--- RECORDED DATA Enclosed Below ---
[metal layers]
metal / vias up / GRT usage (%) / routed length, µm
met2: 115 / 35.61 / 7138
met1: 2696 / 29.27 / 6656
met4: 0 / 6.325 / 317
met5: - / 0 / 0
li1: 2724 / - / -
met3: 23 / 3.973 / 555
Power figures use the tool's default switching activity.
[src/core/hpc_port_mapper.sv]
`timescale 1ns/1ps
module hpc_port_mapper
  import hpc_pkg::*;
(
  hpc_map_if.mapper m
);
  // --------------------------------------------------
  // logical numbering of the three physical ports
  // --------------------------------------------------
  always_comb begin
    logic [1:0] n;
    n = 2'd0;
    for (int p = 1; p <= 3; p++) begin
      m.logical[p] = 2'd0;
      if (m.remap) begin
        if (p == 1) m.logical[p] = m.map12[1:0];
        else if (p == 2) m.logical[p] = m.map12[5:4];
        else m.logical[p] = m.map3[1:0];
        if (m.logical[p] != 2'd0) n = n + 2'd1;
      end else if (!m.off[p]) begin
        n = n + 2'd1;
        m.logical[p] = n;
      end
    end
    m.count = n;
  end
endmodule : hpc_port_mapper

[src/core/hpc_oc_filter.sv]
`timescale 1ns/1ps
`include "hpc_regs.svh"
module hpc_oc_filter #(
  parameter int CW = 8
) (
  input wire logic ref_clk,
  input wire logic reset,
  input wire logic [1:0] sel,
  input wire logic [3:1] raw,
  output logic [3:1] filtered
);
  localparam logic [CW-1:0] C0 = CW'((`HPC_OC_NS0 + `HPC_CLK_NS - 1) / `HPC_CLK_NS);
  localparam logic [CW-1:0] C1 = CW'((`HPC_OC_NS1 + `HPC_CLK_NS - 1) / `HPC_CLK_NS);
  localparam logic [CW-1:0] C2 = CW'((`HPC_OC_NS2 + `HPC_CLK_NS - 1) / `HPC_CLK_NS);
  localparam logic [CW-1:0] C3 = CW'((`HPC_OC_NS3 + `HPC_CLK_NS - 1) / `HPC_CLK_NS);
  initial begin
    if (CW < 7) $error("hpc_oc_filter: CW too small for 400 ns");
  end
  typedef struct packed {
    logic [2:0][CW-1:0] cnt;
    logic [3:1] out;
  } hpc_oc_state_t;
  hpc_oc_state_t s_q, s_d;
  logic [CW-1:0] limit;
  always_comb begin
    case (sel)
      2'b00: limit = C0;
      2'b01: limit = C1;
      2'b10: limit = C2;
      default: limit = C3;
    endcase
  end
  // count consecutive cycles of raw over-current before asserting
  always_comb begin
    s_d = s_q;
    for (int i = 0; i < 3; i++) begin
      if (!raw[i+1]) begin
        s_d.cnt[i] = '0;
        s_d.out[i+1] = 1'b0;
      end else if (s_q.cnt[i] >= limit - CW'(1)) begin
        s_d.out[i+1] = 1'b1;
      end else begin
        s_d.cnt[i] = s_q.cnt[i] + CW'(1);
      end
    end
  end
  always_ff @(posedge ref_clk) begin
    if (reset) s_q <= '0;
    else s_q <= s_d;
  end
  assign filtered = s_q.out;
  // port 1 output rises only if its raw input was high 8 cycles before
  a_oc_delay_min: assert property (@(posedge ref_clk) disable iff (reset)
    $rose(filtered[1]) |-> $past(raw[1], 8))
    else $error("over-current passed too early");
endmodule : hpc_oc_filter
--- End of Enclosed RECORDED DATA ---
_DIRECTIONS_.
Print the records again, exactly as they stand above.

_TASK OUTPUT_.
[metal layers]
metal / vias up / GRT usage (%) / routed length, µm
met2: 115 / 35.61 / 7138
met1: 2696 / 29.27 / 6656
met4: 0 / 6.325 / 317
met5: - / 0 / 0
li1: 2724 / - / -
met3: 23 / 3.973 / 555
Power figures use the tool's default switching activity.
[src/core/hpc_port_mapper.sv]
`timescale 1ns/1ps
module hpc_port_mapper
  import hpc_pkg::*;
(
  hpc_map_if.mapper m
);
  // --------------------------------------------------
  // logical numbering of the three physical ports
  // --------------------------------------------------
  always_comb begin
    logic [1:0] n;
    n = 2'd0;
    for (int p = 1; p <= 3; p++) begin
      m.logical[p] = 2'd0;
      if (m.remap) begin
        if (p == 1) m.logical[p] = m.map12[1:0];
        else if (p == 2) m.logical[p] = m.map12[5:4];
        else m.logical[p] = m.map3[1:0];
        if (m.logical[p] != 2'd0) n = n + 2'd1;
      end else if (!m.off[p]) begin
        n = n + 2'd1;
        m.logical[p] = n;
      end
    end
    m.count = n;
  end
endmodule : hpc_port_mapper

[src/core/hpc_oc_filter.sv]
`timescale 1ns/1ps
`include "hpc_regs.svh"
module hpc_oc_filter #(
  parameter int CW = 8
) (
  input wire logic ref_clk,
  input wire logic reset,
  input wire logic [1:0] sel,
  input wire logic [3:1] raw,
  output logic [3:1] filtered
);
  localparam logic [CW-1:0] C0 = CW'((`HPC_OC_NS0 + `HPC_CLK_NS - 1) / `HPC_CLK_NS);
  localparam logic [CW-1:0] C1 = CW'((`HPC_OC_NS1 + `HPC_CLK_NS - 1) / `HPC_CLK_NS);
  localparam logic [CW-1:0] C2 = CW'((`HPC_OC_NS2 + `HPC_CLK_NS - 1) / `HPC_CLK_NS);
  localparam logic [CW-1:0] C3 = CW'((`HPC_OC_NS3 + `HPC_CLK_NS - 1) / `HPC_CLK_NS);
  initial begin
    if (CW < 7) $error("hpc_oc_filter: CW too small for 400 ns");
  end
  typedef struct packed {
    logic [2:0][CW-1:0] cnt;
    logic [3:1] out;
  } hpc_oc_state_t;
  hpc_oc_state_t s_q, s_d;
  logic [CW-1:0] limit;
  always_comb begin
    case (sel)
      2'b00: limit = C0;
      2'b01: limit = C1;
      2'b10: limit = C2;
      default: limit = C3;
    endcase
  end
  // count consecutive cycles of raw over-current before asserting
  always_comb begin
    s_d = s_q;
    for (int i = 0; i < 3; i++) begin
      if (!raw[i+1]) begin
        s_d.cnt[i] = '0;
        s_d.out[i+1] = 1'b0;
      end else if (s_q.cnt[i] >= limit - CW'(1)) begin
        s_d.out[i+1] = 1'b1;
      end else begin
        s_d.cnt[i] = s_q.cnt[i] + CW'(1);
      end
    end
  end
  always_ff @(posedge ref_clk) begin
    if (reset) s_q <= '0;
    else s_q <= s_d;
  end
  assign filtered = s_q.out;
  // port 1 output rises only if its raw input was high 8 cycles before
  a_oc_delay_min: assert property (@(posedge ref_clk) disable iff (reset)
    $rose(filtered[1]) |-> $past(raw[1], 8))
    else $error("over-current passed too early");
endmodule : hpc_oc_filter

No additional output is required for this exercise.